TASK
Using the records below, report how many lines include "make", and give no more than the number.

(SUPPLIED RECORDS begins)

==> flow/design.v (excerpt) <==
    module apb_uart (
    input  wire        pclk,
    input  wire        presetn,
    input  wire [31:0] paddr,
    input  wire        psel,
    input  wire        penable,
    input  wire        pwrite,
    input  wire [31:0] pwdata,
    output reg  [31:0] prdata,
    output wire        pready,
    output wire        pslverr,
    output wire        tx_o,
    input  wire        rx_i
);
Size: roughly 380 flip-flops.
make LEC_CHECK=0 ABC_AREA=1 CAP_MARGIN=20 CORE_MARGIN=2 CORE_UTILIZATION=68 CTS_CLUSTER_DIAMETER=361 SLEW_MARGIN=20 finish   # period 2.73 ns
run.sh (not shown) runs the stock make flow with config.mk's settings and CLKGATE_MAP_FILE=.
The starting point finished but failed the layout checks on negative setup slack.
==> next run, changes <==
- ABC_AREA: 1 -> default
- CORE_UTILIZATION: 68 -> 63
- CTS_CLUSTER_DIAMETER: 361 -> default
- clock period: 2.73 -> 4.88 ns (I/O delays scaled with it)
- With this change the flow produced a clean layout
- flip-flop count does not change
- worst setup slack gets better by 0.83 ns
- count of clock-buffer cells in the layout is unchanged
- via count goes down by 16%
- synthesized area goes down by 0.62%
- core utilization goes down by 11 points
- design area goes down by 7.3%
- total power goes down by 45%
- first-iteration DRC count goes down by 31%
==> next run, changes <==
- ABC_AREA: default -> 1
- CORE_UTILIZATION: 63 -> 72
- CTS_CLUSTER_DIAMETER: default -> 343
- clock period: 4.88 -> 2.76 ns (I/O delays scaled with it)
With this change the flow ran to the end with violations: negative setup slack.
Routed wire length went up by 22%.
First-iteration DRC count rose by 70%.
Cell count rises by 26%.
Flip-flop count does not change.
Synthesized cell count climbs by 26%.
Worst setup slack degrades by 0.76 ns.
Design area rises by 6.9%.
Area after synthesis rises by 0.63%.
==> next run, changes <==
- CORE_UTILIZATION: 72 -> 17
- CTS_CLUSTER_DIAMETER: 343 -> default
- PLACE_DENSITY_LB_ADDON: default -> 0.14
- clock period: 2.76 -> 7.75 ns (I/O delays scaled with it)
With this change the flow finished clean.
Die area is higher to 4.1 times its value.
Via count went down by 12%.
Power shrinks by 64%.
Combinational power falls by 71%.

---

Starting RTL as in the previous note.
Settings: LEC_CHECK=0, CAP_MARGIN=20, CORE_MARGIN=2, CORE_UTILIZATION=40, SLEW_MARGIN=20; clock period 6.0 ns.
Then changed:
- CELL_PAD_IN_SITES_GLOBAL_PLACEMENT: unset -> 0
- CORE_ASPECT_RATIO: unset -> 1.08
- PLACE_DENSITY_LB_ADDON: unset -> 0.11
- SETUP_SLACK_MARGIN: unset -> 0.77
Outcome: The changed run ran to the end with no violations; synthesized cell count is unchanged; via count decreases by 1.7%; sequential cell count does not change; clock-buffer cell count increases by 16; core utilization came out higher by 0.34 points.
Then changed:
- CTS_CLUSTER_DIAMETER: unset -> 60
- CTS_CLUSTER_SIZE: unset -> 62
- PLACE_DENSITY_LB_ADDON: 0.11 -> 0.07
- SLEW_MARGIN: 20 -> 35
- clock period: 6.0 -> 3.38 ns (I/O delays scaled with it)
After rerunning:
- The new run produced a layout that fails on setup timing
- worst setup slack degrades by 1.3 ns
- clock-buffer cell count came out lower by 20
- non-clock buffer count rose by 134
- routed wire length rose by 6.5%
- synthesized cell count stays the same
- global-route usage rose by 1.1 points
- cell area went up by 11%
Then changed:
- CELL_PAD_IN_SITES_GLOBAL_PLACEMENT: 0 -> unset
- CORE_ASPECT_RATIO: 1.08 -> unset
- CORE_UTILIZATION: 40 -> 65
- CTS_CLUSTER_DIAMETER: 60 -> unset
- CTS_CLUSTER_SIZE: 62 -> unset
- MAX_ROUTING_LAYER: unset -> met4
- PLACE_DENSITY_LB_ADDON: 0.07 -> unset
- SETUP_SLACK_MARGIN: 0.77 -> unset
- SLEW_MARGIN: 35 -> 20
- clock period: 3.38 -> 4.51 ns (I/O delays scaled with it)
The changed run went through all stages and came out clean.
Sequential power drops by 25%.
Combinational power fell by 41%.
Final area is lower by 11%.
Die area went down by 38%.
Global-route usage increases by 9.3 points.
Utilization came out higher by 23 points.
Clock-buffer cell count goes up by 13.
Clock skew fell by 0.024 ns.

---

The RTL this note starts from:
==> flow/design.v <==
module baud_gen #(
    parameter DIV_WIDTH = 20
)(
    input  wire                 clk,
    input  wire                 rst_n,
    input  wire [DIV_WIDTH-1:0] divisor,
    output reg                  tick_16x
);
    reg [DIV_WIDTH-1:0] counter;
    always @(posedge clk or negedge rst_n) begin
        if (!rst_n) begin
            counter  <= 0;
            tick_16x <= 0;
        end else begin
            if (divisor <= 1) begin
                tick_16x <= 1'b0;
                counter  <= 0;
            end
            else if (counter == divisor - 1) begin
                tick_16x <= 1'b1;
                counter  <= 0;
            end 
            else begin
                tick_16x <= 1'b0;
                counter  <= counter + 1;
            end
        end
    end
endmodule
module sync_fifo #(
    parameter DATA_WIDTH = 8,
    parameter DEPTH      = 16
)(
    input  wire                  clk,
    input  wire                  rst_n,
    input  wire                  wr_en,
    input  wire [DATA_WIDTH-1:0] din,
    input  wire                  rd_en,
    output wire [DATA_WIDTH-1:0] dout,  
    output wire                  full,
    output wire                  empty
);
    localparam PTR_WIDTH = $clog2(DEPTH);
    reg [DATA_WIDTH-1:0] mem [0:DEPTH-1];
    reg [PTR_WIDTH:0]    count;
    reg [PTR_WIDTH-1:0]  wr_ptr, rd_ptr;
    assign dout  = mem[rd_ptr];
    assign full  = (count == DEPTH);
    assign empty = (count == 0);
    always @(posedge clk or negedge rst_n) begin
        if (!rst_n) begin
            count  <= 0;
            wr_ptr <= 0;
            rd_ptr <= 0;
        end else begin
            case ({wr_en && !full, rd_en && !empty})
                2'b10: begin  
                    mem[wr_ptr] <= din;
                    wr_ptr      <= (wr_ptr == DEPTH-1) ? 0 : wr_ptr + 1;
                    count       <= count + 1;
                end
                2'b01: begin  
                    rd_ptr      <= (rd_ptr == DEPTH-1) ? 0 : rd_ptr + 1;
                    count       <= count - 1;
                end
                2'b11: begin  
                    mem[wr_ptr] <= din;
                    wr_ptr      <= (wr_ptr == DEPTH-1) ? 0 : wr_ptr + 1;
                    rd_ptr      <= (rd_ptr == DEPTH-1) ? 0 : rd_ptr + 1;
                end
                default: ; 
            endcase
        end
    end
endmodule
module uart_tx (
    input  wire       clk,
    input  wire       rst_n,
    input  wire       tx_start,     
    input  wire [7:0] din,          
    input  wire       s_tick,
    output reg        tx_busy,     
    output reg        tx
);
    localparam [1:0] IDLE=0, START=1, DATA=2, STOP=3;
    reg [1:0] state, next_state;
    reg [3:0] s_count;
    reg [2:0] n_count;
    reg [7:0] tx_reg;
    always @(posedge clk or negedge rst_n) begin
        if (!rst_n) begin
            state   <= IDLE;
            s_count <= 0;
            n_count <= 0;
            tx_reg  <= 0;
            tx      <= 1'b1;
        end else begin
            state <= next_state;
            case (state)
                IDLE: begin
                    tx <= 1'b1;
                    if (tx_start) begin
                        tx_reg  <= din;
                        s_count <= 0;
                    end
                end
                START: begin
                    tx <= 1'b0;
                    n_count <= 0; 
                    if (s_tick) s_count <= (s_count == 15) ? 0 : s_count + 1;
                end
                DATA: begin
                    tx <= tx_reg[0];  
                    if (s_tick) begin
                        if (s_count == 15) begin
                            s_count <= 0;
                            tx_reg  <= tx_reg >> 1;
                            if (n_count < 7) n_count <= n_count + 1;
                        end else s_count <= s_count + 1;
                    end
                end
                STOP: begin
                    tx <= 1'b1;
                    if (s_tick) begin
                        if (s_count == 15) s_count <= 0;
                        else s_count <= s_count + 1;
                    end
                end
            endcase
        end
    end
    always @(*) begin
        next_state = state;
        tx_busy    = 1'b1; 
        case (state)
            IDLE: begin
                tx_busy = 1'b0; 
                if (tx_start) next_state = START;
            end
            START: if (s_tick && s_count == 15) next_state = DATA;
            DATA:  if (s_tick && s_count == 15 && n_count == 7) next_state = STOP;
            STOP:  if (s_tick && s_count == 15) next_state = IDLE;
        endcase
    end
endmodule
module uart_rx (
    input  wire       clk,
    input  wire       rst_n,
    input  wire       rx,          
    input  wire       s_tick,
    output reg  [7:0] dout,
    output reg        rx_done_tick
);
    localparam [1:0] IDLE=0, START=1, DATA=2, STOP=3;
    reg [1:0] state, next_state;
    reg [3:0] s_count;
    reg [2:0] n_count;
    reg [7:0] rx_reg;
    always @(posedge clk or negedge rst_n) begin
        if (!rst_n) begin
            state   <= IDLE;
            s_count <= 0;
            n_count <= 0;
            rx_reg  <= 0;
            dout    <= 0;
            rx_done_tick <= 0;
        end else begin
            state <= next_state;
            rx_done_tick <= 1'b0;
            case (state)
                IDLE: if (~rx) s_count <= 0;
                START: begin
                    n_count <= 0;  
                    if (s_tick) s_count <= (s_count == 7) ? 0 : s_count + 1;
                end
                DATA: if (s_tick) begin
                    if (s_count == 15) begin
                        s_count <= 0;
                        rx_reg <= {rx, rx_reg[7:1]};
                        if (n_count < 7) n_count <= n_count + 1;
                    end else s_count <= s_count + 1;
                end
                STOP: if (s_tick) begin
                    if (s_count == 15) begin
                         rx_done_tick <= 1'b1;
                         dout <= rx_reg;
                         s_count <= 0;
                    end else s_count <= s_count + 1;
                end
            endcase
        end
    end
    always @(*) begin
        next_state = state;
        case (state)
            IDLE:  if (~rx) next_state = START;
            START: if (s_tick && s_count == 7) next_state = (~rx) ? DATA : IDLE;
            DATA:  if (s_tick && s_count == 15 && n_count == 7) next_state = STOP;
            STOP:  if (s_tick && s_count == 15) next_state = IDLE;
        endcase
    end
endmodule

(SUPPLIED RECORDS ends)

SOLUTION TO THIS PROBLEM
2